Fragment-guided new therapeutic molecule discovery and mapping of clinically relevant interactomes

Therapeutic intervention solutions for complex diseases depend on the targeted modulation of key pathways in pathology. While growing clinical needs continue to drive advancements in the drug discovery space, current strategies primarily rely on searching large volumes of chemical data without addressing the specific contributions of molecular features. Moreover, both clinicians and researchers recognize the need for improving drug discovery methods and characterization that could aid in clinical strategy selection. To address these challenges, we offer a new perspective on targeted therapy development as well as interactome mapping, utilizing molecular fragments. The present study focused on therapeutic areas that represent emerging targets, namely JAK2 and GLP-1R, both of which have broad clinical potential. We developed a new self-adjusting neural network to capture drug features, which helped discover novel therapeutic candidates for the selected targets with improved binding.

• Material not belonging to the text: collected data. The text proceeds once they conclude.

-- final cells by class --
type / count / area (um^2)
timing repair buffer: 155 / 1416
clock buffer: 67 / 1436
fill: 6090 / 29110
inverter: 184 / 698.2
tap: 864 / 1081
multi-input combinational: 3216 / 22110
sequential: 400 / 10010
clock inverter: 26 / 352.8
==> flow/design.v <==
module IF_ID(
  input rst,
  input clk,
  input [31:0] Instruction,
  output [3:0] opcode,
  output [3:0] WN, RN1, RN2,
  output [15:0] Immediate
);
  reg [31:0] IF_ID;
  always @ (posedge clk or posedge rst) begin
    if (rst)
      IF_ID <= 32'b0;
    else begin
      IF_ID [31:28] = Instruction [31:28];
      IF_ID [27:24] = Instruction [27:24];
      IF_ID [23:20] = Instruction [23:20];
      IF_ID [19:16] = Instruction [19:16];
      IF_ID [15:0] = Instruction [15:0];
    end
  end
  assign opcode = IF_ID [31:28];
  assign WN=IF_ID [27:24];
  assign RN1 = IF_ID [23:20];
  assign RN2 = IF_ID [19:16];
  assign Immediate = IF_ID [15:0];
endmodule
module ID_EX(
  input clk, rst,
  input ALU_Src,  
  input [1:0] ALU_Op,
  input MR, MW,
  input MReg, EnRW,
  input [3:0] WN, RN1, RN2,
  input [31:0] RD1, RD2, SignExtended,
  output [31:0] RD1_1, RD2_1, SignExtended_1,
  output [1:0] ID_EX_ALU_Op,
  output ID_EX_ALU_Src,  
  output ID_EX_MR, ID_EX_MW,
  output ID_EX_MReg, ID_EX_EnRW,
  output [3:0] ID_EX_WN, ID_EX_RN1, ID_EX_RN2
);
  reg [114:0] ID_EX;
  always @ (posedge clk or posedge rst) begin
    if (rst)
      ID_EX <= 32'b0;
    else begin
      ID_EX[114:112] = {ALU_Op, ALU_Src};
      ID_EX[111:110] = {MR, MW};
      ID_EX [109:108] = {MReg, EnRW};
      ID_EX[107:76] = RD1;
      ID_EX [75:44] = RD2;
      ID_EX[43:12] = SignExtended;
      ID_EX [11:0] = {WN, RN1, RN2};
    end
  end
  assign ID_EX_ALU_Op = ID_EX[114:113];
  assign ID_EX_ALU_Src = ID_EX[112];
  assign ID_EX_MR = ID_EX[111];
  assign ID_EX_MW = ID_EX [110];
  assign ID_EX_MReg = ID_EX [109];
  assign ID_EX_EnRW = ID_EX [108];
  assign RD1_1 = ID_EX [107:76];
  assign RD2_1= ID_EX[75:44];
  assign SignExtended_1 = ID_EX[43:12];
  assign ID_EX_WN = ID_EX [11:8];
  assign ID_EX_RN1 = ID_EX[7:4];
  assign ID_EX_RN2 = ID_EX [3:0];
endmodule
module EX_M(
  input clk, rst,
  input ID_EX_MR, ID_EX_MW,
  input ID_EX_MReg, ID_EX_EnRW,
  input [31:0] ALU_Result,
  input [31:0] RD2_2,
  input [3:0] ID_EX_WN,
  output [31:0] ALU_Result_1,
  output [31:0] Write_Data,  
  output EX_M_MR, EX_M_MW,
  output EX_M_MReg, EX_M_EnRW,
  output [3:0] EX_M_WN
);
  reg [71:0] EX_M;
  always @ (posedge clk or posedge rst) begin
    if (rst)
      EX_M <= 71'b0;
    else begin
      EX_M [71] = ID_EX_MR;
      EX_M [70] = ID_EX_MW;
      EX_M [69] = ID_EX_MReg;
      EX_M [68] = ID_EX_EnRW;
      EX_M [67:36] = ALU_Result;
      EX_M [35:4] = RD2_2;
      EX_M [3:0] = ID_EX_WN;
    end
  end
  assign EX_M_MR = EX_M[71];
  assign EX_M_MW = EX_M [70];
  assign EX_M_MReg = EX_M [69];
  assign EX_M_EnRW = EX_M [68];
  assign ALU_Result_1 = EX_M [67:36];
  assign Write_Data = EX_M[35:4];
  assign EX_M_WN = EX_M [3:0];
endmodule
module M_WB (
  input clk, rst,
  input EX_M_MReg, EX_M_EnRW,
  input [3:0] EX_M_WN,
  input [31:0] ALU_Result_1, Mem_Data,
  output [31:0] ALU_Result_2, Mem_Data_1,
  output M_WB_MReg, M_WB_EnRW,
  output [3:0] M_WB_WN
);
  reg [69:0] M_WB;
  always @ (posedge clk or posedge rst) begin
    if (rst) M_WB = 70'b0;
    else begin
      M_WB [69] = EX_M_MReg;
      M_WB [68] = EX_M_EnRW;
      M_WB [67:36] = ALU_Result_1;
      M_WB [35:4] = Mem_Data;
      M_WB [3:0] = EX_M_WN;
    end
  end
  assign M_WB_MReg = M_WB [69];
  assign M_WB_EnRW = M_WB [68];
  assign ALU_Result_2 = M_WB [67:36];
  assign Mem_Data_1 = M_WB [35:4];
  assign M_WB_WN = M_WB [3:0];
endmodule
==> flow/run.sh <==
#!/bin/bash
# OpenROAD 26Q1-2900-gdf79404cd8, Yosys 0.63+post, stock flow scripts
make -C /OpenROAD-flow-scripts/flow DESIGN_CONFIG=/design/flow/config.mk WORK_HOME=/design/flow/orfs finish
==> flow/config.mk <==
export PLATFORM = sky130hd
export DESIGN_NAME = ID_EX
export DESIGN_NICKNAME = ID_EX
export VERILOG_FILES = /design/flow/design.v
export SDC_FILE = /design/flow/constraint.sdc
export NUM_CORES = 4
export LEC_CHECK = 1
export CORE_UTILIZATION = 40
==> flow/constraint.sdc <==
current_design ID_EX

set clk_period 1.0
set clk_io_pct 0.2

create_clock -name clk0 -period $clk_period [get_ports {clk}]

set non_clock_inputs [all_inputs -no_clocks]
set_input_delay [expr $clk_period * $clk_io_pct] -clock clk0 $non_clock_inputs
set_output_delay [expr $clk_period * $clk_io_pct] -clock clk0 [all_outputs]
==> impl_summary.log <==
[flow] collecting metrics
INFO  metric postSynthRegisterBits = 115
INFO  metric place_ws = -0.0282 ns
INFO  metric synth.yosys.warnings = 1
INFO  metric gp_congestion = between 0.8 and 0.9
INFO  metric ys_cells = 116
INFO  metric synthCells = 116
INFO  metric synth.top_cells.by_count = sky130_fd_sc_hd__dfrtp_1, sky130_fd_sc_hd__inv_1
INFO  metric synth.most_common_cell = sky130_fd_sc_hd__dfrtp_1
INFO  metric placement.cell_area = 5390 um2
INFO  metric synthesis.area = 2880 um2
INFO  metric error = [ERROR DPL-0036] Detailed placement failed.
INFO  metric buffer_type_at_the_clock_tree_root = sky130_fd_sc_hd__clkbuf_8
INFO  metric floorplan.core_util = 41.9%
INFO  metric placed_cells = 448
INFO  metric io_pins = roughly 230
INFO  metric port_buffers = around 230
INFO  metric synthArstFlopShare = 100%
INFO  metric run_status = stopped before the end
INFO  metric yosys_area = 2880 um2
INFO  metric netlist.area_leader.share = 99.9%
INFO  metric cts-htree-levels = 4
INFO  metric synth.top_cells.by_area = sky130_fd_sc_hd__dfrtp_1, sky130_fd_sc_hd__inv_1
INFO  metric post_synth_num_cell_types = 2
INFO  metric synth-main-ff-cell = sky130_fd_sc_hd__dfrtp_1
INFO  metric cts.sink_count = 115
INFO  metric ys_seq_share = 99.9%
INFO  metric post-synth-top-area-cell = sky130_fd_sc_hd__dfrtp_1
INFO  metric enable_flop_cells = 0
INFO  metric syn_avg_cell_area = 24.8 um2
INFO  metric hpwl = 6950 um
INFO  metric chip_width = 86.9 um
INFO  metric lastStage = clock tree synthesis
INFO  metric dieHeight = ~87 um
INFO  metric floorplan.rows = 30
INFO  metric cts-buffers-inserted = 17
INFO  metric clock_path_buffers = 2
## logic make-up after synthesis
logic type             share of synthesized area (%)
buffers and inverters                          0.130
DFF                                             99.9
## per-stage QoR
| stage | hold WS [ns] | TNS (ns) |
|---|---|---|
| detailed placement | 0.648 | -0.0442 |
| floorplan | 0.231 | -68.93 |
| global placement | 0.645 | -0.00376 |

In addition, fragment-guided chemical space exploration allowed us to identify new metabolic trajectories that could support drug repurposing efforts and improve the prediction of side effects. Importantly, our work revealed that even a small compound library can effectively generate lead candidates, expediting the search and exploration process. Furthermore, building a robust in silico pipeline with integrated screening data can significantly reduce costs and guide therapy adoption. Thus, our proposed strategy underscores promising avenues for the discovery of new therapeutics and the development of clinical interventions.